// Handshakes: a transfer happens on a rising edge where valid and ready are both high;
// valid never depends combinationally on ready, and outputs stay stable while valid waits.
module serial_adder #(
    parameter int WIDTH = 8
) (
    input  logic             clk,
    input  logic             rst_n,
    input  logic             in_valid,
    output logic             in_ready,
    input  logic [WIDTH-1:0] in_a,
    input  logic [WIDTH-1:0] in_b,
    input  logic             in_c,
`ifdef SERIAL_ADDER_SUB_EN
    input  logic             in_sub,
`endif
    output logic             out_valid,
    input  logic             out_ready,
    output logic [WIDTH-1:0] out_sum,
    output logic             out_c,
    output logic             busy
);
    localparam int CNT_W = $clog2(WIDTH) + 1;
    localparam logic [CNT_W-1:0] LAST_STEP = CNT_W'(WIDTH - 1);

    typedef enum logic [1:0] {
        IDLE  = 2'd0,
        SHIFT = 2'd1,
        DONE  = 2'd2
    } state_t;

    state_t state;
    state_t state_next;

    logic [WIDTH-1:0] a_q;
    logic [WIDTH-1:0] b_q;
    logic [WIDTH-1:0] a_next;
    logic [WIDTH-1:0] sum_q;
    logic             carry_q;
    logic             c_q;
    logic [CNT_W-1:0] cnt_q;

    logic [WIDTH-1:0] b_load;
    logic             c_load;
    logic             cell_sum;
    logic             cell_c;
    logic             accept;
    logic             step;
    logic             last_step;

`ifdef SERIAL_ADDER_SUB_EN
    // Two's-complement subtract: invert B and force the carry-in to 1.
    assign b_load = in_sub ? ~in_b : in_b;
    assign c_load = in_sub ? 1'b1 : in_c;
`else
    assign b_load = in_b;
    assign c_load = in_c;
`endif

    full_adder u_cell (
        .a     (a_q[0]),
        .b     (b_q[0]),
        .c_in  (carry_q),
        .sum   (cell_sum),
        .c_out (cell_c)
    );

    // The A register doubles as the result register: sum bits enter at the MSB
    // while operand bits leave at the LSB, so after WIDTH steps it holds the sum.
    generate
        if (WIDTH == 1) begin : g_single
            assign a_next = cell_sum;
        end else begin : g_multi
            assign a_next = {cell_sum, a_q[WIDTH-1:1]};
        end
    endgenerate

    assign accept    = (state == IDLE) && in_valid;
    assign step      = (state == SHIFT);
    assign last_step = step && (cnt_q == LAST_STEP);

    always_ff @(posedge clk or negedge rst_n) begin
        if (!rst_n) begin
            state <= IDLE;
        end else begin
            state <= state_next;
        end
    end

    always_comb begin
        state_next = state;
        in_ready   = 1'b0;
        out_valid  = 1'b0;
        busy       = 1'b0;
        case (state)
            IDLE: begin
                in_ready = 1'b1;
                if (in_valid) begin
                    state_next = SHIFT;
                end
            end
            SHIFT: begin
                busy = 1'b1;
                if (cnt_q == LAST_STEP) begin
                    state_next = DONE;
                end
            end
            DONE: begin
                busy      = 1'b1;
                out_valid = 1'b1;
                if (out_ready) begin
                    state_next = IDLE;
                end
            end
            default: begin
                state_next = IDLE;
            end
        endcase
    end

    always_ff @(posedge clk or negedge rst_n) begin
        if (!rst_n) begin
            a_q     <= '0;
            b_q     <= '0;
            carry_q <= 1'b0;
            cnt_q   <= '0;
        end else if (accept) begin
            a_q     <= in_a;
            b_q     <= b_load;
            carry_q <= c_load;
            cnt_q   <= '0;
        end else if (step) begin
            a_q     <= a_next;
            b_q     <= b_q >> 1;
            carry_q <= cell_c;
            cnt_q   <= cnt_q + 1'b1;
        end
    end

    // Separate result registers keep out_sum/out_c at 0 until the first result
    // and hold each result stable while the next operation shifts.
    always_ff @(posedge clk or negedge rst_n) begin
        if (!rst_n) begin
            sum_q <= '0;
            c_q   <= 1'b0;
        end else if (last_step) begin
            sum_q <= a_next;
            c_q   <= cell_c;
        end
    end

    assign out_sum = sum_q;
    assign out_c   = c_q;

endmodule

────────────────

- **Work order**
Output exactly the lines of the records from the first through the one bearing "(state == SHIFT);", both ends included.

- **Output of the exercise**
// Handshakes: a transfer happens on a rising edge where valid and ready are both high;
// valid never depends combinationally on ready, and outputs stay stable while valid waits.
module serial_adder #(
    parameter int WIDTH = 8
) (
    input  logic             clk,
    input  logic             rst_n,
    input  logic             in_valid,
    output logic             in_ready,
    input  logic [WIDTH-1:0] in_a,
    input  logic [WIDTH-1:0] in_b,
    input  logic             in_c,
`ifdef SERIAL_ADDER_SUB_EN
    input  logic             in_sub,
`endif
    output logic             out_valid,
    input  logic             out_ready,
    output logic [WIDTH-1:0] out_sum,
    output logic             out_c,
    output logic             busy
);
    localparam int CNT_W = $clog2(WIDTH) + 1;
    localparam logic [CNT_W-1:0] LAST_STEP = CNT_W'(WIDTH - 1);

    typedef enum logic [1:0] {
        IDLE  = 2'd0,
        SHIFT = 2'd1,
        DONE  = 2'd2
    } state_t;

    state_t state;
    state_t state_next;

    logic [WIDTH-1:0] a_q;
    logic [WIDTH-1:0] b_q;
    logic [WIDTH-1:0] a_next;
    logic [WIDTH-1:0] sum_q;
    logic             carry_q;
    logic             c_q;
    logic [CNT_W-1:0] cnt_q;

    logic [WIDTH-1:0] b_load;
    logic             c_load;
    logic             cell_sum;
    logic             cell_c;
    logic             accept;
    logic             step;
    logic             last_step;

`ifdef SERIAL_ADDER_SUB_EN
    // Two's-complement subtract: invert B and force the carry-in to 1.
    assign b_load = in_sub ? ~in_b : in_b;
    assign c_load = in_sub ? 1'b1 : in_c;
`else
    assign b_load = in_b;
    assign c_load = in_c;
`endif

    full_adder u_cell (
        .a     (a_q[0]),
        .b     (b_q[0]),
        .c_in  (carry_q),
        .sum   (cell_sum),
        .c_out (cell_c)
    );

    // The A register doubles as the result register: sum bits enter at the MSB
    // while operand bits leave at the LSB, so after WIDTH steps it holds the sum.
    generate
        if (WIDTH == 1) begin : g_single
            assign a_next = cell_sum;
        end else begin : g_multi
            assign a_next = {cell_sum, a_q[WIDTH-1:1]};
        end
    endgenerate

    assign accept    = (state == IDLE) && in_valid;
    assign step      = (state == SHIFT);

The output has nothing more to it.